**Work instruction**
Search each line below for "usage", then return the lines where it appears.

**Provided records**
═══

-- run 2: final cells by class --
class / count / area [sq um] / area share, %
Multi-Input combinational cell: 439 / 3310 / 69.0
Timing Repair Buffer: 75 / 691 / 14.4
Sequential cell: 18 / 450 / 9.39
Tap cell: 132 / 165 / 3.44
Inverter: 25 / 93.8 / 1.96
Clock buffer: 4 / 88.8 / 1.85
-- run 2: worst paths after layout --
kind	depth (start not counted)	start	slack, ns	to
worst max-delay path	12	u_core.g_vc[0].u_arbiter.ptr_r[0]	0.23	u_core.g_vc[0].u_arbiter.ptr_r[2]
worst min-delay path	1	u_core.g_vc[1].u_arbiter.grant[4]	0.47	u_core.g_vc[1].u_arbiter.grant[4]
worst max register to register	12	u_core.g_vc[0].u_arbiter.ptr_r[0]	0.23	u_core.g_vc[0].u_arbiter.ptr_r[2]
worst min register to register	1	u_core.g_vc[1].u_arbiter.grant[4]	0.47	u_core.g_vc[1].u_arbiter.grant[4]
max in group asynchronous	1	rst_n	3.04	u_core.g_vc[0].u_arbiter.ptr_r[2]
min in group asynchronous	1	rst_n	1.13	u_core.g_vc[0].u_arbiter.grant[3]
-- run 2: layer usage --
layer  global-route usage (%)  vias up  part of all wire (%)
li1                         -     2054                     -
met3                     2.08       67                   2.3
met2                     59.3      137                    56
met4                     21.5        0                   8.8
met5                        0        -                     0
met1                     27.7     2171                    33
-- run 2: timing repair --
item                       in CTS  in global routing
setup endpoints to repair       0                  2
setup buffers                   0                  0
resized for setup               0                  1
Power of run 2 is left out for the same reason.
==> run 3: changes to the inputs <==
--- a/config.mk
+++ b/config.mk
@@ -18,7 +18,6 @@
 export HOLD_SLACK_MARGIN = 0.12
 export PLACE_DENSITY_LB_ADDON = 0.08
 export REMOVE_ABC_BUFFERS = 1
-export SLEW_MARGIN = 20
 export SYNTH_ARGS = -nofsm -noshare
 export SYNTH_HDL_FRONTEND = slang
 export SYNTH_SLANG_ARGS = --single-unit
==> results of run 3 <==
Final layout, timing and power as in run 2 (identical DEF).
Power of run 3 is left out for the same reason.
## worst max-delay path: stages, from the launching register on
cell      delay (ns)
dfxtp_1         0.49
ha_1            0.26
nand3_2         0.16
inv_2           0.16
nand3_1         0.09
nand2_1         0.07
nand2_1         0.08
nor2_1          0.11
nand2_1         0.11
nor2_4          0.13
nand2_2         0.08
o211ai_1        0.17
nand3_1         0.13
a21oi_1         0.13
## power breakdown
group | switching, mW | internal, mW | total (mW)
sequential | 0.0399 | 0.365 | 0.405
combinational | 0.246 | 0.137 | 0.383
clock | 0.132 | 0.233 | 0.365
## src/rtl/mem_arbiter_if.sv

```systemverilog
// Bundle of every cache-side and memory-side signal of the shared memory port.
// The slave modport is the arbiter's view. The master modport is the view of the
// environment, i.e. the icache/dcache miss logic plus the main-memory model.
interface mem_arbiter_if #(
  parameter int LINE_BITS = 128
);
  // icache refill channel
  logic                 ic_req;
  logic [31:0]          ic_addr;
  logic                 ic_ready;
  logic [LINE_BITS-1:0] ic_rdata;

  // dcache refill / write-back channel
  logic                 dc_req;
  logic                 dc_we;
  logic [31:0]          dc_addr;
  logic [LINE_BITS-1:0] dc_wdata;
  logic                 dc_ready;
  logic [LINE_BITS-1:0] dc_rdata;

  // main-memory command port
  logic                 mem_en;
  logic                 mem_we;
  logic [31:0]          mem_addr;
  logic [LINE_BITS-1:0] mem_wdata;
  logic [LINE_BITS-1:0] mem_rdata;

  // status
  logic                 busy;
  logic                 grant_dc;

  // Caches and the memory model drive requests and read data, and observe the rest.
  modport master (
    output ic_req, ic_addr,
    output dc_req, dc_we, dc_addr, dc_wdata,
    output mem_rdata,
    input  ic_ready, ic_rdata, dc_ready, dc_rdata,
    input  mem_en, mem_we, mem_addr, mem_wdata,
    input  busy, grant_dc
  );

  // The arbiter samples requests and read data, and drives commands and responses.
  modport slave (
    input  ic_req, ic_addr,
    input  dc_req, dc_we, dc_addr, dc_wdata,
    input  mem_rdata,
    output ic_ready, ic_rdata, dc_ready, dc_rdata,
    output mem_en, mem_we, mem_addr, mem_wdata,
    output busy, grant_dc
  );
endinterface

```

## src/rtl/mem_arbiter.sv

```systemverilog
// Purpose: sequences the one main-memory port between icache refills and dcache refill/write-back.
// Latency: request sampled at edge 0, mem_en in cycle 1, ready pulse in cycle MEM_LATENCY+2.
// Backpressure: level requests are held until ready. New requests are ignored while busy.
// Optional build macro ROUND_ROBIN_EN: ties alternate between caches instead of fixed dcache priority.
module mem_arbiter #(
  parameter int MEM_LATENCY = 5,
  parameter int LINE_BITS   = 128,
  parameter int LINE_BYTES  = 16
) (
  input  logic        clock,
  input  logic        reset,
  mem_arbiter_if.slave bus
);

  // Clearing the offset bits gives the line-aligned address presented to memory.
  localparam logic [31:0] ADDR_MASK = ~(32'(LINE_BYTES) - 32'd1);
  // WAIT lasts MEM_LATENCY cycles, so the counter counts MEM_LATENCY-1 down to 0.
  localparam logic [7:0]  CNT_LOAD  = 8'(MEM_LATENCY - 1);

  // Elaboration-time sanity checks on the parameters.
  if (MEM_LATENCY < 1 || MEM_LATENCY > 255) begin : g_bad_latency
    $error("mem_arbiter: MEM_LATENCY must be in 1..255");
  end
  if (LINE_BYTES < 1 || (LINE_BYTES & (LINE_BYTES - 1)) != 0) begin : g_bad_line_bytes
    $error("mem_arbiter: LINE_BYTES must be a power of 2");
  end

  typedef enum logic [1:0] {
    S_IDLE,
    S_ISSUE,
    S_WAIT,
    S_RESP
  } state_t;

  state_t               r_state;
  logic [7:0]           r_cnt;
  logic                 r_grant_dc;
  logic                 r_mem_en;
  logic                 r_mem_we;
  logic [31:0]          r_mem_addr;
  logic [LINE_BITS-1:0] r_mem_wdata;
  logic                 r_ic_ready;
  logic                 r_dc_ready;
  logic [LINE_BITS-1:0] r_ic_rdata;
  logic [LINE_BITS-1:0] r_dc_rdata;
  logic                 r_busy;

  logic                 w_any_req;
  logic                 w_grant_dc;

  assign w_any_req = bus.ic_req | bus.dc_req;

`ifdef ROUND_ROBIN_EN
  // On a tie the cache that did not win last time is granted. A lone requester always wins.
  assign w_grant_dc = bus.dc_req & (~bus.ic_req | ~r_grant_dc);
`else
  // The data miss is older in the pipeline, so the dcache always wins a tie.
  assign w_grant_dc = bus.dc_req;
`endif

  // Access sequencer: grant, issue one command, count latency, return one ready pulse.
  // The mem_* registers double as the latched request, so they stay stable from ISSUE to RESP.
  always_ff @(posedge clock) begin
    if (reset) begin
      r_state     <= S_IDLE;
      r_cnt       <= 8'd0;
      r_grant_dc  <= 1'b0;
      r_mem_en    <= 1'b0;
      r_mem_we    <= 1'b0;
      r_mem_addr  <= 32'd0;
      r_mem_wdata <= '0;
      r_ic_ready  <= 1'b0;
      r_dc_ready  <= 1'b0;
      r_ic_rdata  <= '0;
      r_dc_rdata  <= '0;
      r_busy      <= 1'b0;
    end else begin
      case (r_state)
        S_IDLE: begin
          if (w_any_req) begin
            r_grant_dc  <= w_grant_dc;
            r_mem_addr  <= (w_grant_dc ? bus.dc_addr : bus.ic_addr) & ADDR_MASK;
            r_mem_we    <= w_grant_dc & bus.dc_we;
            r_mem_wdata <= w_grant_dc ? bus.dc_wdata : '0;
            r_mem_en    <= 1'b1;
            r_busy      <= 1'b1;
            r_state     <= S_ISSUE;
          end
        end

        S_ISSUE: begin
          r_mem_en <= 1'b0;
          r_cnt    <= CNT_LOAD;
          r_state  <= S_WAIT;
        end

        S_WAIT: begin
          if (r_cnt == 8'd0) begin
            // Memory data is valid only in this last WAIT cycle. Write-backs leave dc_rdata alone.
            if (r_grant_dc) begin
              if (!r_mem_we) begin
                r_dc_rdata <= bus.mem_rdata;
              end
              r_dc_ready <= 1'b1;
            end else begin
              r_ic_rdata <= bus.mem_rdata;
              r_ic_ready <= 1'b1;
            end
            r_state <= S_RESP;
          end else begin
            r_cnt <= r_cnt - 8'd1;
          end
        end

        S_RESP: begin
          r_ic_ready <= 1'b0;
          r_dc_ready <= 1'b0;
          r_busy     <= 1'b0;
          r_state    <= S_IDLE;
        end

        default: begin
          r_state <= S_IDLE;
        end
      endcase
    end
  end

  assign bus.mem_en    = r_mem_en;
  assign bus.mem_we    = r_mem_we;
  assign bus.mem_addr  = r_mem_addr;
  assign bus.mem_wdata = r_mem_wdata;
  assign bus.ic_ready  = r_ic_ready;
  assign bus.ic_rdata  = r_ic_rdata;
  assign bus.dc_ready  = r_dc_ready;
  assign bus.dc_rdata  = r_dc_rdata;
  assign bus.busy      = r_busy;
  assign bus.grant_dc  = r_grant_dc;

endmodule

```

## src/flat_wrapper.sv

```systemverilog
// flat-port wrapper written by rule: the top's interface ports become plain ports
module mem_arbiter_flat 
#(
  parameter int MEM_LATENCY = 5,
  parameter int LINE_BITS   = 128,
  parameter int LINE_BYTES  = 16
)
  (clock, reset, bus_ic_req, bus_ic_addr, bus_dc_req, bus_dc_we, bus_dc_addr, bus_dc_wdata, bus_mem_rdata, bus_ic_ready, bus_ic_rdata, bus_dc_ready, bus_dc_rdata, bus_mem_en, bus_mem_we, bus_mem_addr, bus_mem_wdata, bus_busy, bus_grant_dc);
  mem_arbiter_if #(.LINE_BITS(LINE_BITS)) bus_i ();
  input  logic clock;
  input  logic reset;
  input wire logic [$bits(bus_i.ic_req)-1:0] bus_ic_req;
  input wire logic [$bits(bus_i.ic_addr)-1:0] bus_ic_addr;
  input wire logic [$bits(bus_i.dc_req)-1:0] bus_dc_req;
  input wire logic [$bits(bus_i.dc_we)-1:0] bus_dc_we;
  input wire logic [$bits(bus_i.dc_addr)-1:0] bus_dc_addr;
  input wire logic [$bits(bus_i.dc_wdata)-1:0] bus_dc_wdata;
  input wire logic [$bits(bus_i.mem_rdata)-1:0] bus_mem_rdata;
  output wire logic [$bits(bus_i.ic_ready)-1:0] bus_ic_ready;
  output wire logic [$bits(bus_i.ic_rdata)-1:0] bus_ic_rdata;
  output wire logic [$bits(bus_i.dc_ready)-1:0] bus_dc_ready;
  output wire logic [$bits(bus_i.dc_rdata)-1:0] bus_dc_rdata;
  output wire logic [$bits(bus_i.mem_en)-1:0] bus_mem_en;
  output wire logic [$bits(bus_i.mem_we)-1:0] bus_mem_we;
  output wire logic [$bits(bus_i.mem_addr)-1:0] bus_mem_addr;
  output wire logic [$bits(bus_i.mem_wdata)-1:0] bus_mem_wdata;
  output wire logic [$bits(bus_i.busy)-1:0] bus_busy;
  output wire logic [$bits(bus_i.grant_dc)-1:0] bus_grant_dc;
  assign bus_i.ic_req = bus_ic_req;
  assign bus_i.ic_addr = bus_ic_addr;
  assign bus_i.dc_req = bus_dc_req;
  assign bus_i.dc_we = bus_dc_we;
  assign bus_i.dc_addr = bus_dc_addr;
  assign bus_i.dc_wdata = bus_dc_wdata;
  assign bus_i.mem_rdata = bus_mem_rdata;
  assign bus_ic_ready = bus_i.ic_ready;
  assign bus_ic_rdata = bus_i.ic_rdata;
  assign bus_dc_ready = bus_i.dc_ready;
  assign bus_dc_rdata = bus_i.dc_rdata;
  assign bus_mem_en = bus_i.mem_en;
  assign bus_mem_we = bus_i.mem_we;
  assign bus_mem_addr = bus_i.mem_addr;
  assign bus_mem_wdata = bus_i.mem_wdata;
  assign bus_busy = bus_i.busy;
  assign bus_grant_dc = bus_i.grant_dc;
  mem_arbiter #(.MEM_LATENCY(MEM_LATENCY), .LINE_BITS(LINE_BITS), .LINE_BYTES(LINE_BYTES)) u_core (.clock(clock), .reset(reset), .bus(bus_i));
endmodule
```

## config.mk

```make
export PLATFORM = sky130hd
export DESIGN_NAME = mem_arbiter_flat
export DESIGN_NICKNAME = d
export VERILOG_FILES = /design/src/rtl/mem_arbiter_if.sv /design/src/rtl/mem_arbiter.sv /design/src/flat_wrapper.sv
export SDC_FILE = /design/constraint.sdc
export NUM_CORES = 1
export LEC_CHECK = 0
export ABC_CLOCK_PERIOD_IN_PS = 5800
export CORE_AREA = 2 2 287 289
export DETAILED_ROUTE_END_ITERATION = 7
export DIE_AREA = 0 0 289 291
export PLACE_DENSITY_LB_ADDON = 0.3
export SETUP_SLACK_MARGIN = 0.2
export SLEW_MARGIN = 10
export SYNTH_ARGS = -nofsm -noshare
export SYNTH_HDL_FRONTEND = slang
export SYNTH_SLANG_ARGS = --single-unit
```

## constraint.sdc

```tcl
create_clock -name clock -period 5.8 [get_ports clock]
set_input_delay 1.74 -clock clock [delete_from_list [all_inputs] [get_ports clock]]
set_output_delay 1.74 -clock clock [all_outputs]
set_load 0.02 [all_outputs]
```
<file path="config.mk">
export PLATFORM = sky130hd
export DESIGN_NAME = gf64_pow_engine_flat
export DESIGN_NICKNAME = d
export VERILOG_FILES = /design/src/rtl/gf64_tower_pkg.sv /design/src/rtl/gf64_pow_engine_if.sv /design/src/rtl/gf64_tower_mul.sv /design/src/rtl/gf64_pow_engine.sv /design/src/flat_wrapper.sv
export SDC_FILE = /design/constraint.sdc
export NUM_CORES = 1
export LEC_CHECK = 0
export CORE_AREA = 4 4 85 71
export DETAILED_ROUTE_END_ITERATION = 8
export DIE_AREA = 0 0 89 75
export HOLD_SLACK_MARGIN = 0.1
export PLACE_DENSITY = 0.7
export SLEW_MARGIN = 30
export SYNTH_ARGS = -nofsm -noshare
export SYNTH_HDL_FRONTEND = slang
export SYNTH_HIERARCHICAL = 1
export SYNTH_SLANG_ARGS = --single-unit
</file>
<file path="constraint.sdc">
create_clock -name clk -period 4.37 [get_ports clk]
set_input_delay 0.437 -clock clk [delete_from_list [all_inputs] [get_ports clk]]
set_output_delay 0.437 -clock clk [all_outputs]
set_load 0.01 [all_outputs]
</file>
<file path="src/rtl/gf64_tower_pkg.sv">
// GF(2^6) tower arithmetic: GF(4) in normal basis {w, w^2}, extended by y^3 = w.
// Polynomial basis uses modulus x^6 + x + 1; basis-change matrices are derived at elaboration.
package gf64_tower_pkg;

   typedef logic [1:0] gf4_t;
   typedef logic [5:0] gf64_t;
   // Column i holds the image of unit vector i.
   typedef gf64_t [5:0] basis_t;

   typedef enum logic [1:0] {StIdle, StRun, StDone} state_e;

   // One in the tower is w + w^2 in the constant coefficient.
   localparam gf64_t ONE_T = 6'h03;

   function automatic gf4_t gf4_mul(input gf4_t a, input gf4_t b);
      logic t;
      t = (a[1] ^ a[0]) & (b[1] ^ b[0]);
      return {t ^ (a[1] & b[1]), t ^ (a[0] & b[0])};
   endfunction

   function automatic gf4_t gf4_sq(input gf4_t a);
      return {a[0], a[1]};
   endfunction

   // Multiply by w: the cubic reduction constant, y^3 = w.
   function automatic gf4_t gf4_mul_w(input gf4_t a);
      return {a[0], a[1] ^ a[0]};
   endfunction

   function automatic gf64_t gf64_mul(input gf64_t a, input gf64_t b);
      gf4_t d0, d1, d2, d3, d4;
      d0 = gf4_mul(a[1:0], b[1:0]);
      d1 = gf4_mul(a[3:2], b[1:0]) ^ gf4_mul(a[1:0], b[3:2]);
      d2 = gf4_mul(a[5:4], b[1:0]) ^ gf4_mul(a[3:2], b[3:2]) ^ gf4_mul(a[1:0], b[5:4]);
      d3 = gf4_mul(a[5:4], b[3:2]) ^ gf4_mul(a[3:2], b[5:4]);
      d4 = gf4_mul(a[5:4], b[5:4]);
      return {d2, d1 ^ gf4_mul_w(d4), d0 ^ gf4_mul_w(d3)};
   endfunction

   // Squaring is linear: y^4 folds to w*y.
   function automatic gf64_t gf64_sq(input gf64_t a);
      return {gf4_sq(a[3:2]), gf4_mul_w(gf4_sq(a[5:4])), gf4_sq(a[1:0])};
   endfunction

   function automatic gf64_t mat_apply(input basis_t m, input gf64_t x);
      gf64_t r;
      r = '0;
      for (int i = 0; i < 6; i++) begin
         if (x[i]) r = r ^ m[i];
      end
      return r;
   endfunction

   // Tower image of the polynomial-basis generator: a root of x^6 + x + 1.
   function automatic gf64_t find_root();
      gf64_t g, g2, g3, g6, r;
      logic  found;
      r     = ONE_T;
      found = 1'b0;
      for (int c = 0; c < 64; c++) begin
         g  = gf64_t'(c);
         g2 = gf64_mul(g, g);
         g3 = gf64_mul(g2, g);
         g6 = gf64_mul(g3, g3);
         if (!found && ((g6 ^ g ^ ONE_T) == 6'h00)) begin
            r     = g;
            found = 1'b1;
         end
      end
      return r;
   endfunction

   function automatic basis_t iso_basis();
      basis_t m;
      gf64_t  root, p;
      root = find_root();
      p    = ONE_T;
      for (int i = 0; i < 6; i++) begin
         m[i] = p;
         p    = gf64_mul(p, root);
      end
      return m;
   endfunction

   function automatic basis_t inv_basis(input basis_t fwd);
      basis_t m;
      m = '0;
      for (int j = 0; j < 6; j++) begin
         for (int y = 0; y < 64; y++) begin
            if (mat_apply(fwd, gf64_t'(y)) == (gf64_t'(1) << j)) m[j] = gf64_t'(y);
         end
      end
      return m;
   endfunction

   localparam basis_t ISO_M     = iso_basis();
   localparam basis_t INV_ISO_M = inv_basis(ISO_M);

   function automatic gf64_t iso(input gf64_t x);
      return mat_apply(ISO_M, x);
   endfunction

   function automatic gf64_t inv_iso(input gf64_t x);
      return mat_apply(INV_ISO_M, x);
   endfunction

endpackage

</file>
<file path="src/rtl/gf64_pow_engine_if.sv">
// Operand/result handshake bundle for the GF(2^6) power engine.
interface gf64_pow_engine_if #(
   parameter int unsigned N_LANES = 1,
   parameter int unsigned EXP_W   = 6
);
   logic                   in_valid;
   logic                   in_ready;
   logic [6*N_LANES-1:0]   in_x;
   logic [EXP_W-1:0]       in_e;
   logic                   out_valid;
   logic                   out_ready;
   logic [6*N_LANES-1:0]   out_y;
   logic                   busy;

   modport master (
      output in_valid, in_x, in_e, out_ready,
      input  in_ready, out_valid, out_y, busy
   );

   modport slave (
      input  in_valid, in_x, in_e, out_ready,
      output in_ready, out_valid, out_y, busy
   );
endinterface

</file>
<file path="src/rtl/gf64_tower_mul.sv">
// Combinational multiplier in the GF(4)^3 tower representation; one per lane.
module gf64_tower_mul
   import gf64_tower_pkg::*;
(
   input  gf64_t a_i,
   input  gf64_t b_i,
   output gf64_t p_o
);
   assign p_o = gf64_mul(a_i, b_i);
endmodule

</file>
<file path="src/rtl/gf64_pow_engine.sv">
// Iterative y = x^e over GF(2^6): left-to-right square-and-multiply in the tower field,
// one exponent bit per cycle, shared exponent across lanes.
module gf64_pow_engine
   import gf64_tower_pkg::*;
#(
   parameter int unsigned N_LANES = 1,
   parameter int unsigned EXP_W   = 6
) (
   input  logic               clk,
   input  logic               rst_n,
   gf64_pow_engine_if.slave   bus
);

   localparam int unsigned CNT_W = (EXP_W > 1) ? $clog2(EXP_W) : 1;

   state_e                 state_q, state_d;
   gf64_t [N_LANES-1:0]    acc_q, acc_d;
   gf64_t [N_LANES-1:0]    base_q, base_d;
   gf64_t [N_LANES-1:0]    out_y_q, out_y_d;
   gf64_t [N_LANES-1:0]    prod;
   logic  [EXP_W-1:0]      exp_q, exp_d;
   logic  [CNT_W-1:0]      cnt_q, cnt_d;
   logic                   accept;
   logic                   last;
   logic                   bit_set;

   assign accept  = (state_q == StIdle) && bus.in_valid;
   assign last    = (state_q == StRun) && (cnt_q == '0);
   assign bit_set = exp_q[cnt_q];

   for (genvar g = 0; g < N_LANES; g++) begin : g_lane
      gf64_t sq_acc, mult;
      assign sq_acc = gf64_sq(acc_q[g]);
      assign mult   = bit_set ? base_q[g] : ONE_T;

      gf64_tower_mul u_mul (
         .a_i (sq_acc),
         .b_i (mult),
         .p_o (prod[g])
      );
   end

   always_ff @(posedge clk or negedge rst_n) begin
      if (!rst_n) begin
         state_q <= StIdle;
      end else begin
         state_q <= state_d;
      end
   end

   always_comb begin
      state_d = state_q;
      unique case (state_q)
         StIdle:  if (bus.in_valid) state_d = StRun;
         StRun:   if (cnt_q == '0) state_d = StDone;
         StDone:  if (bus.out_ready) state_d = StIdle;
         default: state_d = StIdle;
      endcase
   end

   // in_ready is gated by rst_n so it reads low throughout reset.
   always_comb begin
      bus.in_ready  = rst_n && (state_q == StIdle);
      bus.out_valid = (state_q == StDone);
      bus.busy      = (state_q == StRun) || (state_q == StDone);
      bus.out_y     = out_y_q;
   end

   always_comb begin
      acc_d   = acc_q;
      base_d  = base_q;
      exp_d   = exp_q;
      cnt_d   = cnt_q;
      out_y_d = out_y_q;
      if (accept) begin
         for (int i = 0; i < N_LANES; i++) begin
            base_d[i] = iso(bus.in_x[6*i +: 6]);
            acc_d[i]  = ONE_T;
         end
         exp_d = bus.in_e;
         cnt_d = CNT_W'(EXP_W - 1);
      end else if (state_q == StRun) begin
         acc_d = prod;
         cnt_d = cnt_q - 1'b1;
         if (last) begin
            for (int i = 0; i < N_LANES; i++) begin
               out_y_d[i] = inv_iso(prod[i]);
            end
         end
      end
   end

   always_ff @(posedge clk or negedge rst_n) begin
      if (!rst_n) begin
         acc_q   <= '0;
         base_q  <= '0;
         exp_q   <= '0;
         cnt_q   <= '0;
         out_y_q <= '0;
      end else begin
         acc_q   <= acc_d;
         base_q  <= base_d;
         exp_q   <= exp_d;
         cnt_q   <= cnt_d;
         out_y_q <= out_y_d;
      end
   end

endmodule

</file>
<file path="src/flat_wrapper.sv">
// flat-port wrapper written by rule: the top's interface ports become plain ports
module gf64_pow_engine_flat import gf64_tower_pkg::*;
#(
   parameter int unsigned N_LANES = 1,
   parameter int unsigned EXP_W   = 6
)
  (clk, rst_n, bus_in_valid, bus_in_x, bus_in_e, bus_out_ready, bus_in_ready, bus_out_valid, bus_out_y, bus_busy);
  gf64_pow_engine_if #(.N_LANES(N_LANES), .EXP_W(EXP_W)) bus_i ();
  input  logic clk;
  input  logic rst_n;
  input wire logic [$bits(bus_i.in_valid)-1:0] bus_in_valid;
  input wire logic [$bits(bus_i.in_x)-1:0] bus_in_x;
  input wire logic [$bits(bus_i.in_e)-1:0] bus_in_e;
  input wire logic [$bits(bus_i.out_ready)-1:0] bus_out_ready;
  output wire logic [$bits(bus_i.in_ready)-1:0] bus_in_ready;
  output wire logic [$bits(bus_i.out_valid)-1:0] bus_out_valid;
  output wire logic [$bits(bus_i.out_y)-1:0] bus_out_y;
  output wire logic [$bits(bus_i.busy)-1:0] bus_busy;
  assign bus_i.in_valid = bus_in_valid;
  assign bus_i.in_x = bus_in_x;
  assign bus_i.in_e = bus_in_e;
  assign bus_i.out_ready = bus_out_ready;
  assign bus_in_ready = bus_i.in_ready;
  assign bus_out_valid = bus_i.out_valid;
  assign bus_out_y = bus_i.out_y;
  assign bus_busy = bus_i.busy;
  gf64_pow_engine #(.N_LANES(N_LANES), .EXP_W(EXP_W)) u_core (.clk(clk), .rst_n(rst_n), .bus(bus_i));
endmodule
</file>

═══

**Response area**
-- run 2: layer usage --
layer  global-route usage (%)  vias up  part of all wire (%)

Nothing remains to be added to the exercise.